Data supplied =>
########
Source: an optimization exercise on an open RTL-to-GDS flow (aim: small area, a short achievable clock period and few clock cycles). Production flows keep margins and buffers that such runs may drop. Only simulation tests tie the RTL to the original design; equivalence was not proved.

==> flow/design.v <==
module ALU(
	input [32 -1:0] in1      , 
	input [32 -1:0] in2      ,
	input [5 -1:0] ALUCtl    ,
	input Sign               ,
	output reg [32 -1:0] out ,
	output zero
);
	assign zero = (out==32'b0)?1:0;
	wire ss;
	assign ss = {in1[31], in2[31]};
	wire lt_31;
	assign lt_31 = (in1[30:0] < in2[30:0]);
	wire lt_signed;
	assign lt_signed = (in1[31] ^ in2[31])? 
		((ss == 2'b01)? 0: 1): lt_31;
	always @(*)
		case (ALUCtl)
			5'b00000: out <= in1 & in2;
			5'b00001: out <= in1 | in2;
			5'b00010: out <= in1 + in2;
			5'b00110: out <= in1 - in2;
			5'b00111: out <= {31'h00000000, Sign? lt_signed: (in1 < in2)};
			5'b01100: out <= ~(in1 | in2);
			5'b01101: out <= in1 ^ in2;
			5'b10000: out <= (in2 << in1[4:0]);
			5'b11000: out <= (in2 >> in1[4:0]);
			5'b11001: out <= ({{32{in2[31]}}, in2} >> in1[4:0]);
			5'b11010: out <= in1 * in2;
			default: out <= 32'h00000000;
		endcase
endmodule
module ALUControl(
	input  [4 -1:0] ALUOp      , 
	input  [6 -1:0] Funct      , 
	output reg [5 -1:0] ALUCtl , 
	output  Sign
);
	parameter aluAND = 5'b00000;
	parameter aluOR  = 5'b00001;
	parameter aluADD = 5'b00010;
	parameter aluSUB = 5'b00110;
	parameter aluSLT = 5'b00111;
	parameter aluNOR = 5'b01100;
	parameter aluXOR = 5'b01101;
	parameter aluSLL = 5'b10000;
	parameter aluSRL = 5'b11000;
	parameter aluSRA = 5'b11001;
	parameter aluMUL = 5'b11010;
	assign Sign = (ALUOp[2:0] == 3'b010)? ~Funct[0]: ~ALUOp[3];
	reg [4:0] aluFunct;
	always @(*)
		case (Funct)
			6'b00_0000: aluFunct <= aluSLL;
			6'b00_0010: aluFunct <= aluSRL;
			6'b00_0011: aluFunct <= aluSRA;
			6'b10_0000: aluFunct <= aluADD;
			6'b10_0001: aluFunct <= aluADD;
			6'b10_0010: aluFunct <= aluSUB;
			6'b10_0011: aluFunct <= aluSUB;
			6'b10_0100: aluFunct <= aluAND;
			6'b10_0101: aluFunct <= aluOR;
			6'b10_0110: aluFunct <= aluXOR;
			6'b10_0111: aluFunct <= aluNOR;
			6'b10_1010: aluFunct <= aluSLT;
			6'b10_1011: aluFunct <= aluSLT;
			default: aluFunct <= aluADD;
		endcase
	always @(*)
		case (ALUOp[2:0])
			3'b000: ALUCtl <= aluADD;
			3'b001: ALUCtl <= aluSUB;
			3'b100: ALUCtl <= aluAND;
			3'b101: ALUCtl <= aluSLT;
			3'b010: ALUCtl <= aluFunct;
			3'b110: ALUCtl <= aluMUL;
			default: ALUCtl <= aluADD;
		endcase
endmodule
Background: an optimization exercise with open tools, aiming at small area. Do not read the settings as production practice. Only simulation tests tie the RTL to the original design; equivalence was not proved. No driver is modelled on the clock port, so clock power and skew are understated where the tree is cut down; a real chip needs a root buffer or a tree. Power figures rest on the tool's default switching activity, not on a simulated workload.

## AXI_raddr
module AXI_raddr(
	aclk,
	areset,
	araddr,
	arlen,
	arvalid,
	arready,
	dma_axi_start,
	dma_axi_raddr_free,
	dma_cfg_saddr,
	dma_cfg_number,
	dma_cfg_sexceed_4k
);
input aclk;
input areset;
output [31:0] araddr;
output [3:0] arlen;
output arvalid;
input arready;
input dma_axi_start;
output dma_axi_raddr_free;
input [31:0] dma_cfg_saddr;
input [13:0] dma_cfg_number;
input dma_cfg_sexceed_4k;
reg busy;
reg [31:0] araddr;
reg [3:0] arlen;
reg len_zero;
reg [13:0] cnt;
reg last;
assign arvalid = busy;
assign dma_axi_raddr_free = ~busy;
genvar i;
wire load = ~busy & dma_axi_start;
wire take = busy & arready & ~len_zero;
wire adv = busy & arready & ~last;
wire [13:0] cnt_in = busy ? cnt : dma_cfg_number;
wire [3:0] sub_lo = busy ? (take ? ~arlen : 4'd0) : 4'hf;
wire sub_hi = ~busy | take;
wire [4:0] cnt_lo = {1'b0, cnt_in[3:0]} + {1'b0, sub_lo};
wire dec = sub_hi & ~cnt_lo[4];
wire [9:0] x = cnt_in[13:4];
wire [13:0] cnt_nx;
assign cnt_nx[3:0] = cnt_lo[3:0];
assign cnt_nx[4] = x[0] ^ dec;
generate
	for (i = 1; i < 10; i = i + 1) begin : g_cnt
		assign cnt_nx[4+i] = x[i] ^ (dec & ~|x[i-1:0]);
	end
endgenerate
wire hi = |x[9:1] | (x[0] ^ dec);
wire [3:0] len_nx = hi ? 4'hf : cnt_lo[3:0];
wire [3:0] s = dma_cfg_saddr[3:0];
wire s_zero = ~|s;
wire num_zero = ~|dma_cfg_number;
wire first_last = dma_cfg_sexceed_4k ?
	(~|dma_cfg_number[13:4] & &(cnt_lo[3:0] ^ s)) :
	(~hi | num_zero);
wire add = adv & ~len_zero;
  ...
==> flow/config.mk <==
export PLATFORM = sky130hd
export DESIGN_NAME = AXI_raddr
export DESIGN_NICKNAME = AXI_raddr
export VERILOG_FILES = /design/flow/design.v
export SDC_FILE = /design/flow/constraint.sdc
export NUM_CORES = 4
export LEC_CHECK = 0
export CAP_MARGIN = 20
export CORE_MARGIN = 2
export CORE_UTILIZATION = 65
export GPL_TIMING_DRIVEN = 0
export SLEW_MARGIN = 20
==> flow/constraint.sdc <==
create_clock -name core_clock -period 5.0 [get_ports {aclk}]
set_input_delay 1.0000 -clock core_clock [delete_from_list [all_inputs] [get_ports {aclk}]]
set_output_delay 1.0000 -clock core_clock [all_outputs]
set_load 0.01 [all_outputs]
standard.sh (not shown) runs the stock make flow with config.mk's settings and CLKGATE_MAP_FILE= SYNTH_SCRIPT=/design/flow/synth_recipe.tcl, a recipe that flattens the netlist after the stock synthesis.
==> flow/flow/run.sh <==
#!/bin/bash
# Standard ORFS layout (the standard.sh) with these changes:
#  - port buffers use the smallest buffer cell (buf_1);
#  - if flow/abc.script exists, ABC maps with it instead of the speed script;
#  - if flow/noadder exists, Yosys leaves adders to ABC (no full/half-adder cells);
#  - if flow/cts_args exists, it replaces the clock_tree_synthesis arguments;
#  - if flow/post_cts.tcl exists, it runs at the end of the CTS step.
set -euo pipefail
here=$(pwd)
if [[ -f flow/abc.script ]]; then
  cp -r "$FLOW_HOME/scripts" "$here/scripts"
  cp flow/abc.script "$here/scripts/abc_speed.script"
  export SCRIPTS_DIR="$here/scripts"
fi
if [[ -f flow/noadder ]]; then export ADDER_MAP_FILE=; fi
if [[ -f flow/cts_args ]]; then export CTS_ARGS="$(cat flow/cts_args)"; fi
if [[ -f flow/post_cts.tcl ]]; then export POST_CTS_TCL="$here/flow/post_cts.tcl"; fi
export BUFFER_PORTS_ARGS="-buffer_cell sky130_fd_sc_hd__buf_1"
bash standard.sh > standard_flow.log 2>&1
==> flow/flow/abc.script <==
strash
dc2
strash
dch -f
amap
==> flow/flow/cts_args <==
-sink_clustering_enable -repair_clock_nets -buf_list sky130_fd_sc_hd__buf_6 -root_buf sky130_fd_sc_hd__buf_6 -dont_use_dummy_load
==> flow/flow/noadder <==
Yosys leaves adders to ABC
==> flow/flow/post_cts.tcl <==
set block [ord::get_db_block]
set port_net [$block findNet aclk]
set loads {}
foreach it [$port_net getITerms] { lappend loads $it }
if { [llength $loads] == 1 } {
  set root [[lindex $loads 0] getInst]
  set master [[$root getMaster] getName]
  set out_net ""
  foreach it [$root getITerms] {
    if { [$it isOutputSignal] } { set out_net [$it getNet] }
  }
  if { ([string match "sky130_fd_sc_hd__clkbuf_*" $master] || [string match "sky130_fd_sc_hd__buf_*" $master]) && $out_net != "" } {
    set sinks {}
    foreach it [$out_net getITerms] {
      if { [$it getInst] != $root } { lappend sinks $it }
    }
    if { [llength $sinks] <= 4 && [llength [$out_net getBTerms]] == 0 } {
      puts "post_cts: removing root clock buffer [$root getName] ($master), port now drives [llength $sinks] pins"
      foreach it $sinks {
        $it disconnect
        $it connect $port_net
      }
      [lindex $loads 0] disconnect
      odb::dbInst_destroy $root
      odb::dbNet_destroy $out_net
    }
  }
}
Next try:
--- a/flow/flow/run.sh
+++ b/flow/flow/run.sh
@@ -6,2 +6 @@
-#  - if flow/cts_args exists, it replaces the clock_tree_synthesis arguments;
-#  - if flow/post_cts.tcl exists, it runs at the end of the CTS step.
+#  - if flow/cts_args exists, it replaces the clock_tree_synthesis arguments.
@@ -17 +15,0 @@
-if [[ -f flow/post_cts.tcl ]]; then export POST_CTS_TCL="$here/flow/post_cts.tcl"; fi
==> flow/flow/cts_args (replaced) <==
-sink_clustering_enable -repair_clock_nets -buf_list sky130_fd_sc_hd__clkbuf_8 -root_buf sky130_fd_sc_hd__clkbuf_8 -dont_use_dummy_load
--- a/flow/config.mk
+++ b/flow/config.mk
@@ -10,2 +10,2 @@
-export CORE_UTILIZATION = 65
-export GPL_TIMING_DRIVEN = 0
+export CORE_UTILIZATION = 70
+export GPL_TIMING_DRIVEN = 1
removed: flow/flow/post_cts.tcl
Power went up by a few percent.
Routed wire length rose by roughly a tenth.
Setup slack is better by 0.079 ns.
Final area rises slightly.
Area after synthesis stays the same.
########
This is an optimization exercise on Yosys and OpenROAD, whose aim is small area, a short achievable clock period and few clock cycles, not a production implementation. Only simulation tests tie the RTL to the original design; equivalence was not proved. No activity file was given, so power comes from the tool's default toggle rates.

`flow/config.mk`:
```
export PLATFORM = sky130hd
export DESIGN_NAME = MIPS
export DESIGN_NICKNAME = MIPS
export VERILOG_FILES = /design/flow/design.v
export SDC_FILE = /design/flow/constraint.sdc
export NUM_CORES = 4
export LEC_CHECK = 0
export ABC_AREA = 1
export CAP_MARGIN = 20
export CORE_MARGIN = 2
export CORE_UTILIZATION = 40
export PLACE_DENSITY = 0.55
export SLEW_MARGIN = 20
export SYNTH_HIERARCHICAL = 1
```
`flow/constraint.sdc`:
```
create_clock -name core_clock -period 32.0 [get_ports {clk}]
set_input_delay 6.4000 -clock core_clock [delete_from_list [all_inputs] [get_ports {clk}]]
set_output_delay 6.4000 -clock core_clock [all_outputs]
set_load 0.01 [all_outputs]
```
########
What to work on => In the listing above, find the line with "default: out <= 32'h00000000;" and the line with "reg [4:0] aluFunct;". Output those two lines and every line between them, exactly as written.

Solved problem =>
			default: out <= 32'h00000000;
		endcase
endmodule
module ALUControl(
	input  [4 -1:0] ALUOp      , 
	input  [6 -1:0] Funct      , 
	output reg [5 -1:0] ALUCtl , 
	output  Sign
);
	parameter aluAND = 5'b00000;
	parameter aluOR  = 5'b00001;
	parameter aluADD = 5'b00010;
	parameter aluSUB = 5'b00110;
	parameter aluSLT = 5'b00111;
	parameter aluNOR = 5'b01100;
	parameter aluXOR = 5'b01101;
	parameter aluSLL = 5'b10000;
	parameter aluSRL = 5'b11000;
	parameter aluSRA = 5'b11001;
	parameter aluMUL = 5'b11010;
	assign Sign = (ALUOp[2:0] == 3'b010)? ~Funct[0]: ~ALUOp[3];
	reg [4:0] aluFunct;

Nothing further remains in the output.